- **TASK ITEM**: A bare number is the expected answer: the count of lines in the records that contain the word "global".

- **EXCERPTED DATA**:
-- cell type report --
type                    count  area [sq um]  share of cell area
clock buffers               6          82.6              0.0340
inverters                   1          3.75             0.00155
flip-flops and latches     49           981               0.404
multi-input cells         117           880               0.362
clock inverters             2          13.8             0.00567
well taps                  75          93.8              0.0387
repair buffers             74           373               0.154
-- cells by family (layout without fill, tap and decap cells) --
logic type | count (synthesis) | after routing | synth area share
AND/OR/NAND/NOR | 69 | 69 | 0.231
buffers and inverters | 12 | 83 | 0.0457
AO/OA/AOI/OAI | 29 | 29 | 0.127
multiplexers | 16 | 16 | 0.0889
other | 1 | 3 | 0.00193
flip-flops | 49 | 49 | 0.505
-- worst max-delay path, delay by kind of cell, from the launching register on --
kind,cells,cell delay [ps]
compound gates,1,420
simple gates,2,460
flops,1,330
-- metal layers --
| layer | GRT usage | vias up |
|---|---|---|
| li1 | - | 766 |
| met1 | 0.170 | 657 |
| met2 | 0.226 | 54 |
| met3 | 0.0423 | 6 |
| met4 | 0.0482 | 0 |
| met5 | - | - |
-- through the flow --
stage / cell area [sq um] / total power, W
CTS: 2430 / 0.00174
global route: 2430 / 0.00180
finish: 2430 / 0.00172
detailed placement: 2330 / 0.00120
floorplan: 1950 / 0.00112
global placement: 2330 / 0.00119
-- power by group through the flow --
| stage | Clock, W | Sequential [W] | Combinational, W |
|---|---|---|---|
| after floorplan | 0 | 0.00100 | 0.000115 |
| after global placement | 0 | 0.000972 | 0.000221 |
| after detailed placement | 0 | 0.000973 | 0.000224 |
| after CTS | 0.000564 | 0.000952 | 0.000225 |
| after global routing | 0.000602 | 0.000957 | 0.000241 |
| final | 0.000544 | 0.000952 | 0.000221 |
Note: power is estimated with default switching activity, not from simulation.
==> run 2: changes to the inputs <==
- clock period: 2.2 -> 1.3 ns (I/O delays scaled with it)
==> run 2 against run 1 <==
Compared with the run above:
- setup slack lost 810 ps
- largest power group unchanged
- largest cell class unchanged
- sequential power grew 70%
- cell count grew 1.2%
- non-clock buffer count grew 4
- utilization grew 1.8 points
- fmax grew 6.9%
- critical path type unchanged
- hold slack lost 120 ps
`src/logic/exec_pkg.sv`:
```
// constants, types and register map of the instruction execution block
// Overview of operation
// RL1 - sleep clears powerdown bit, sets timeout bit
// RL2 - sleep clears watchdog counter and prescaler
// RL3 - literal minus W into W, two's complement
// RL4 - carry/digit carry are not-borrow of subtraction
// RL5 - file minus W, updates C, DC, Z
// RL6 - destination bit 0 gives W, 1 file
// RL7 - W minus file minus borrow, to destination
// RL8 - swap file nibbles, no flags change
// RL9 - swap without destination writes back to file
// RL10 - W to direction register 5, 6, 7
// RL11 - W xor literal into W, zero only
// RL12 - W xor file to destination, zero only
// RL13 - zero flag set when result is zero
package exec_pkg;

  typedef enum logic [3:0] {
    OP_SLEEP = 4'h0,
    OP_SUB_LIT = 4'h1,
    OP_SUB_FILE = 4'h2,
    OP_SUB_BORROW = 4'h3,
    OP_SWAP = 4'h4,
    OP_DIR_LOAD = 4'h5,
    OP_XOR_LIT = 4'h6,
    OP_XOR_FILE = 4'h7
  } op_t;

  localparam int unsigned ADDR_W = 8;
  localparam logic [7:0] OFS_INSTR = 8'h00;
  localparam logic [7:0] OFS_WREG = 8'h04;
  localparam logic [7:0] OFS_STATUS = 8'h08;
  localparam logic [7:0] OFS_DIR_A = 8'h0c;
  localparam logic [7:0] OFS_DIR_B = 8'h10;
  localparam logic [7:0] OFS_DIR_C = 8'h14;
  localparam logic [7:0] OFS_WDT = 8'h18;
  localparam logic [7:0] OFS_FILE_ADDR = 8'h1c;
  localparam logic [7:0] OFS_FILE_DATA = 8'h20;

  // instruction word fields
  localparam int unsigned INS_OP_LSB = 0;
  localparam int unsigned INS_DEST_BIT = 4;
  localparam int unsigned INS_DEST_GIVEN_BIT = 5;
  localparam int unsigned INS_ARG_LSB = 8;

  // status register fields
  localparam int unsigned ST_C = 0;
  localparam int unsigned ST_DC = 1;
  localparam int unsigned ST_Z = 2;
  localparam int unsigned ST_PD = 3;
  localparam int unsigned ST_TO = 4;
  localparam int unsigned ST_SLEEP = 5;

  localparam logic [7:0] DIR_SEL_A = 8'h05;
  localparam logic [7:0] DIR_SEL_B = 8'h06;
  localparam logic [7:0] DIR_SEL_C = 8'h07;
  localparam logic [7:0] DIR_RESET = 8'hff;
  localparam logic [7:0] WDT_CLEAR = 8'h00;

  localparam logic [1:0] RESP_OKAY = 2'h0;
  localparam logic [1:0] RESP_SLVERR = 2'h2;

endpackage

```
`src/logic/instr_exec_core.sv`:
```
// execution core with axi4-lite register access
`timescale 1ns/10ps
module instr_exec_core #(
  parameter int unsigned FILE_DEPTH = 128,
  parameter int unsigned PRE_W = 8
) (
  input wire logic aclk,
  input wire logic aresetn,
  input wire logic [7:0] s_axi_awaddr,
  input wire logic s_axi_awvalid,
  output logic s_axi_awready,
  input wire logic [31:0] s_axi_wdata,
  input wire logic [3:0] s_axi_wstrb,
  input wire logic s_axi_wvalid,
  output logic s_axi_wready,
  output logic [1:0] s_axi_bresp,
  output logic s_axi_bvalid,
  input wire logic s_axi_bready,
  input wire logic [7:0] s_axi_araddr,
  input wire logic s_axi_arvalid,
  output logic s_axi_arready,
  output logic [31:0] s_axi_rdata,
  output logic [1:0] s_axi_rresp,
  output logic s_axi_rvalid,
  input wire logic s_axi_rready,
  output logic [7:0] port_a_direction,
  output logic [7:0] port_b_direction,
  output logic [7:0] port_c_direction,
  output logic core_sleeping
);

  localparam int unsigned FA_W = $clog2(FILE_DEPTH);

  initial begin
    if (FILE_DEPTH < 2 || FILE_DEPTH > 128 ||
        (FILE_DEPTH & (FILE_DEPTH - 1)) != 0) begin
      $error("FILE_DEPTH must be a power of two from 2 to 128");
    end
    if (PRE_W < 1 || PRE_W > 16) begin
      $error("PRE_W must lie between 1 and 16");
    end
  end

  function automatic logic is_mapped(input logic [7:0] a);
    case (a)
      exec_pkg::OFS_INSTR, exec_pkg::OFS_WREG, exec_pkg::OFS_STATUS,
      exec_pkg::OFS_DIR_A, exec_pkg::OFS_DIR_B, exec_pkg::OFS_DIR_C,
      exec_pkg::OFS_WDT, exec_pkg::OFS_FILE_ADDR,
      exec_pkg::OFS_FILE_DATA: begin
        is_mapped = 1'b1;
      end
      default: begin
        is_mapped = 1'b0;
      end
    endcase
  endfunction

  // architectural, bus and decode state
  logic [7:0] w_r, dir_a_r, dir_b_r, dir_c_r, watchdog_counter_r;
  logic c_r, dc_r, z_r, powerdown_status_bit_r, timeout_status_bit_r, sleep_r;
  logic [PRE_W-1:0] wdt_pre_r;
  logic [FA_W-1:0] file_addr_r;
  logic [7:0] file_mem [FILE_DEPTH];
  logic aw_held_r, w_held_r, awready_r, wready_r, bvalid_r;
  logic arready_r, rvalid_r;
  logic [7:0] awaddr_r;
  logic [31:0] wdata_r, rdata_r;
  logic [3:0] wstrb_r;
  logic [1:0] bresp_r, rresp_r;
  logic wr_fire, lane0, ins_dest, ins_dest_given, ins_write, ins_refused;
  logic exec_go, to_file, alu_writes, alu_c, alu_dc, alu_z, sw_wr_w;
  logic alu_upd_cdc, alu_upd_z, sw_wr_status, sw_wr_faddr, sw_wr_fdata;
  exec_pkg::op_t ins_op;
  logic [7:0] ins_arg, f_val, alu_res;
  logic [FA_W-1:0] f_idx;

  assign wr_fire = aw_held_r && w_held_r && !bvalid_r;
  assign lane0 = wstrb_r[0];
  assign ins_op = exec_pkg::op_t'(wdata_r[exec_pkg::INS_OP_LSB +: 4]);
  assign ins_arg = wdata_r[exec_pkg::INS_ARG_LSB +: 8];
  assign ins_dest = wdata_r[exec_pkg::INS_DEST_BIT];
  assign ins_dest_given = wdata_r[exec_pkg::INS_DEST_GIVEN_BIT];
  assign f_idx = ins_arg[FA_W-1:0];
  assign f_val = file_mem[f_idx];
  assign ins_write = wr_fire && lane0 && (awaddr_r == exec_pkg::OFS_INSTR);
  // a halted core takes no instructions until software wakes it
  assign ins_refused = ins_write && sleep_r;
  assign exec_go = ins_write && !sleep_r;
  assign sw_wr_w = wr_fire && lane0 && (awaddr_r == exec_pkg::OFS_WREG);
  assign sw_wr_status = wr_fire && lane0 &&
                        (awaddr_r == exec_pkg::OFS_STATUS);
  assign sw_wr_faddr = wr_fire && lane0 &&
                       (awaddr_r == exec_pkg::OFS_FILE_ADDR);
  assign sw_wr_fdata = wr_fire && lane0 &&
                       (awaddr_r == exec_pkg::OFS_FILE_DATA);

  exec_alu u_alu (
    .op(ins_op),
    .w_val(w_r),
    .f_val(f_val),
    .k_val(ins_arg),
    .c_in(c_r),
    .result(alu_res),
    .c_out(alu_c),
    .dc_out(alu_dc),
    .z_out(alu_z),
    .upd_cdc(alu_upd_cdc),
    .upd_z(alu_upd_z)
  );

  // destination choice per instruction
  always_comb begin
    alu_writes = 1'b0;
    to_file = 1'b0;
    case (ins_op)
      exec_pkg::OP_SUB_LIT, exec_pkg::OP_XOR_LIT: begin
        alu_writes = 1'b1;
        to_file = 1'b0; // RL3 RL11
      end
      exec_pkg::OP_SUB_FILE, exec_pkg::OP_SUB_BORROW,
      exec_pkg::OP_XOR_FILE: begin
        alu_writes = 1'b1;
        to_file = ins_dest; // RL6 RL7 RL12
      end
      exec_pkg::OP_SWAP: begin
        alu_writes = 1'b1;
        to_file = ins_dest_given ? ins_dest : 1'b1; // RL9
      end
      default: ;
    endcase
  end

  // axi write address and data, taken in either order
  always_ff @(posedge aclk) begin
    if (!aresetn) begin
      aw_held_r <= 1'b0;
      awready_r <= 1'b1;
      awaddr_r <= 8'h00;
    end else if (s_axi_awvalid && awready_r) begin
      aw_held_r <= 1'b1;
      awready_r <= 1'b0;
      awaddr_r <= s_axi_awaddr;
    end else if (wr_fire) begin
      aw_held_r <= 1'b0;
      awready_r <= 1'b1;
    end
  end

  always_ff @(posedge aclk) begin
    if (!aresetn) begin
      w_held_r <= 1'b0;
      wready_r <= 1'b1;
      wdata_r <= 32'h0000_0000;
      wstrb_r <= 4'h0;
    end else if (s_axi_wvalid && wready_r) begin
      w_held_r <= 1'b1;
      wready_r <= 1'b0;
      wdata_r <= s_axi_wdata;
      wstrb_r <= s_axi_wstrb;
    end else if (wr_fire) begin
      w_held_r <= 1'b0;
      wready_r <= 1'b1;
    end
  end

  always_ff @(posedge aclk) begin
    if (!aresetn) begin
      bvalid_r <= 1'b0;
      bresp_r <= exec_pkg::RESP_OKAY;
    end else if (wr_fire) begin
      bvalid_r <= 1'b1;
      bresp_r <= (!is_mapped(awaddr_r) || ins_refused) ?
                 exec_pkg::RESP_SLVERR : exec_pkg::RESP_OKAY;
    end else if (s_axi_bready) begin
      bvalid_r <= 1'b0;
    end
  end

  // axi read channel
  logic [31:0] rd_val;
  always_comb begin
    rd_val = 32'h0000_0000;
    case (s_axi_araddr)
      exec_pkg::OFS_WREG: begin
        rd_val[7:0] = w_r;
      end
      exec_pkg::OFS_STATUS: begin
        rd_val[exec_pkg::ST_C] = c_r;
        rd_val[exec_pkg::ST_DC] = dc_r;
        rd_val[exec_pkg::ST_Z] = z_r;
        rd_val[exec_pkg::ST_PD] = powerdown_status_bit_r;
        rd_val[exec_pkg::ST_TO] = timeout_status_bit_r;
        rd_val[exec_pkg::ST_SLEEP] = sleep_r;
      end
      exec_pkg::OFS_DIR_A: begin
        rd_val[7:0] = dir_a_r;
      end
      exec_pkg::OFS_DIR_B: begin
        rd_val[7:0] = dir_b_r;
      end
      exec_pkg::OFS_DIR_C: begin
        rd_val[7:0] = dir_c_r;
      end
      exec_pkg::OFS_WDT: begin
        rd_val[7:0] = watchdog_counter_r;
        rd_val[8 +: PRE_W] = wdt_pre_r;
      end
      exec_pkg::OFS_FILE_ADDR: begin
        rd_val[FA_W-1:0] = file_addr_r;
      end
      exec_pkg::OFS_FILE_DATA: begin
        rd_val[7:0] = file_mem[file_addr_r];
      end
      default: begin
        rd_val = 32'h0000_0000;
      end
    endcase
  end

  always_ff @(posedge aclk) begin
    if (!aresetn) begin
      arready_r <= 1'b1;
      rvalid_r <= 1'b0;
      rdata_r <= 32'h0000_0000;
      rresp_r <= exec_pkg::RESP_OKAY;
    end else if (s_axi_arvalid && arready_r) begin
      arready_r <= 1'b0;
      rvalid_r <= 1'b1;
      rdata_r <= rd_val;
      rresp_r <= is_mapped(s_axi_araddr) ?
                 exec_pkg::RESP_OKAY : exec_pkg::RESP_SLVERR;
    end else if (rvalid_r && s_axi_rready) begin
      rvalid_r <= 1'b0;
      arready_r <= 1'b1;
    end
  end

  // working register
  always_ff @(posedge aclk) begin
    if (!aresetn) begin
      w_r <= 8'h00;
    end else if (exec_go && alu_writes && !to_file) begin
      w_r <= alu_res; // RL6
    end else if (sw_wr_w) begin
      w_r <= wdata_r[7:0];
    end
  end

  // arithmetic flags
  always_ff @(posedge aclk) begin
    if (!aresetn) begin
      c_r <= 1'b0;
      dc_r <= 1'b0;
      z_r <= 1'b0;
    end else if (exec_go) begin
      if (alu_upd_cdc) begin
        c_r <= alu_c; // RL4 RL5 RL7
        dc_r <= alu_dc; // RL4
      end
      if (alu_upd_z) begin
        z_r <= alu_z; // RL13
      end
    end else if (sw_wr_status) begin
      c_r <= wdata_r[exec_pkg::ST_C];
      dc_r <= wdata_r[exec_pkg::ST_DC];
      z_r <= wdata_r[exec_pkg::ST_Z];
    end
  end

  // power status and halt
  always_ff @(posedge aclk) begin
    if (!aresetn) begin
      powerdown_status_bit_r <= 1'b1;
      timeout_status_bit_r <= 1'b1;
      sleep_r <= 1'b0;
    end else if (exec_go && ins_op == exec_pkg::OP_SLEEP) begin
      powerdown_status_bit_r <= 1'b0; // RL1
      timeout_status_bit_r <= 1'b1; // RL1
      sleep_r <= 1'b1;
    end else if (sw_wr_status && !wdata_r[exec_pkg::ST_SLEEP]) begin
      sleep_r <= 1'b0;
    end
  end

  // watchdog counter and prescaler
  always_ff @(posedge aclk) begin
    if (!aresetn) begin
      watchdog_counter_r <= exec_pkg::WDT_CLEAR;
      wdt_pre_r <= '0;
    end else if (exec_go && ins_op == exec_pkg::OP_SLEEP) begin
      watchdog_counter_r <= exec_pkg::WDT_CLEAR; // RL2
      wdt_pre_r <= '0; // RL2
    end else begin
      wdt_pre_r <= wdt_pre_r + 1'b1;
      if (&wdt_pre_r) begin
        watchdog_counter_r <= watchdog_counter_r + 8'h01;
      end
    end
  end

  // port direction registers
  always_ff @(posedge aclk) begin
    if (!aresetn) begin
      dir_a_r <= exec_pkg::DIR_RESET;
      dir_b_r <= exec_pkg::DIR_RESET;
      dir_c_r <= exec_pkg::DIR_RESET;
    end else if (exec_go && ins_op == exec_pkg::OP_DIR_LOAD) begin
      case (ins_arg)
        exec_pkg::DIR_SEL_A: begin
          dir_a_r <= w_r; // RL10
        end
        exec_pkg::DIR_SEL_B: begin
          dir_b_r <= w_r; // RL10
        end
        exec_pkg::DIR_SEL_C: begin
          dir_c_r <= w_r; // RL10
        end
        default: ;
      endcase
    end
  end

  // file register pointer for software access
  always_ff @(posedge aclk) begin
    if (!aresetn) begin
      file_addr_r <= '0;
    end else if (sw_wr_faddr) begin
      file_addr_r <= wdata_r[FA_W-1:0];
    end
  end

  // file registers, no reset
  always_ff @(posedge aclk) begin
    if (exec_go && alu_writes && to_file) begin
      file_mem[f_idx] <= alu_res; // RL6 RL9
    end else if (sw_wr_fdata) begin
      file_mem[file_addr_r] <= wdata_r[7:0];
    end
  end

  // output registers
  always_ff @(posedge aclk) begin
    if (!aresetn) begin
      core_sleeping <= 1'b0;
      port_a_direction <= exec_pkg::DIR_RESET;
      port_b_direction <= exec_pkg::DIR_RESET;
      port_c_direction <= exec_pkg::DIR_RESET;
    end else begin
      core_sleeping <= sleep_r;
      port_a_direction <= dir_a_r;
      port_b_direction <= dir_b_r;
      port_c_direction <= dir_c_r;
    end
  end

  assign s_axi_awready = awready_r;
  assign s_axi_wready = wready_r;
  assign s_axi_bvalid = bvalid_r;
  assign s_axi_bresp = bresp_r;
  assign s_axi_arready = arready_r;
  assign s_axi_rvalid = rvalid_r;
  assign s_axi_rdata = rdata_r;
  assign s_axi_rresp = rresp_r;

endmodule

```
`src/logic/exec_alu.sv`:
```
// arithmetic and logic unit for the subtract, swap and xor instructions
`timescale 1ns/10ps
module exec_alu (
  input wire exec_pkg::op_t op,
  input wire logic [7:0] w_val,
  input wire logic [7:0] f_val,
  input wire logic [7:0] k_val,
  input wire logic c_in,
  output logic [7:0] result,
  output logic c_out,
  output logic dc_out,
  output logic z_out,
  output logic upd_cdc,
  output logic upd_z
);

  logic [7:0] sub_a;
  logic [7:0] sub_b;
  logic sub_cin;
  logic [8:0] sub_sum;
  logic [4:0] nib_sum;

  // a - b - borrow computed as a + ~b + carry
  always_comb begin
    sub_a = f_val;
    sub_b = w_val;
    sub_cin = 1'b1;
    case (op)
      exec_pkg::OP_SUB_LIT: begin
        sub_a = k_val; // RL3
      end
      exec_pkg::OP_SUB_BORROW: begin
        sub_a = w_val; // RL7
        sub_b = f_val;
        sub_cin = c_in;
      end
      default: begin
        sub_a = f_val; // RL5
      end
    endcase
    sub_sum = {1'b0, sub_a} + {1'b0, ~sub_b} + {8'h00, sub_cin};
    nib_sum = {1'b0, sub_a[3:0]} + {1'b0, ~sub_b[3:0]} + {4'h0, sub_cin};
  end

  always_comb begin
    result = f_val;
    upd_cdc = 1'b0;
    upd_z = 1'b0;
    case (op)
      exec_pkg::OP_SUB_LIT, exec_pkg::OP_SUB_FILE,
      exec_pkg::OP_SUB_BORROW: begin
        result = sub_sum[7:0];
        upd_cdc = 1'b1;
        upd_z = 1'b1;
      end
      exec_pkg::OP_SWAP: begin
        result = {f_val[3:0], f_val[7:4]}; // RL8
      end
      exec_pkg::OP_XOR_LIT: begin
        result = w_val ^ k_val; // RL11
        upd_z = 1'b1;
      end
      exec_pkg::OP_XOR_FILE: begin
        result = w_val ^ f_val; // RL12
        upd_z = 1'b1;
      end
      default: begin
        result = f_val;
      end
    endcase
    c_out = sub_sum[8]; // RL4
    dc_out = nib_sum[4]; // RL4
    z_out = (result == 8'h00); // RL13
  end

endmodule

```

- **REPLY TO THE TASK**: 4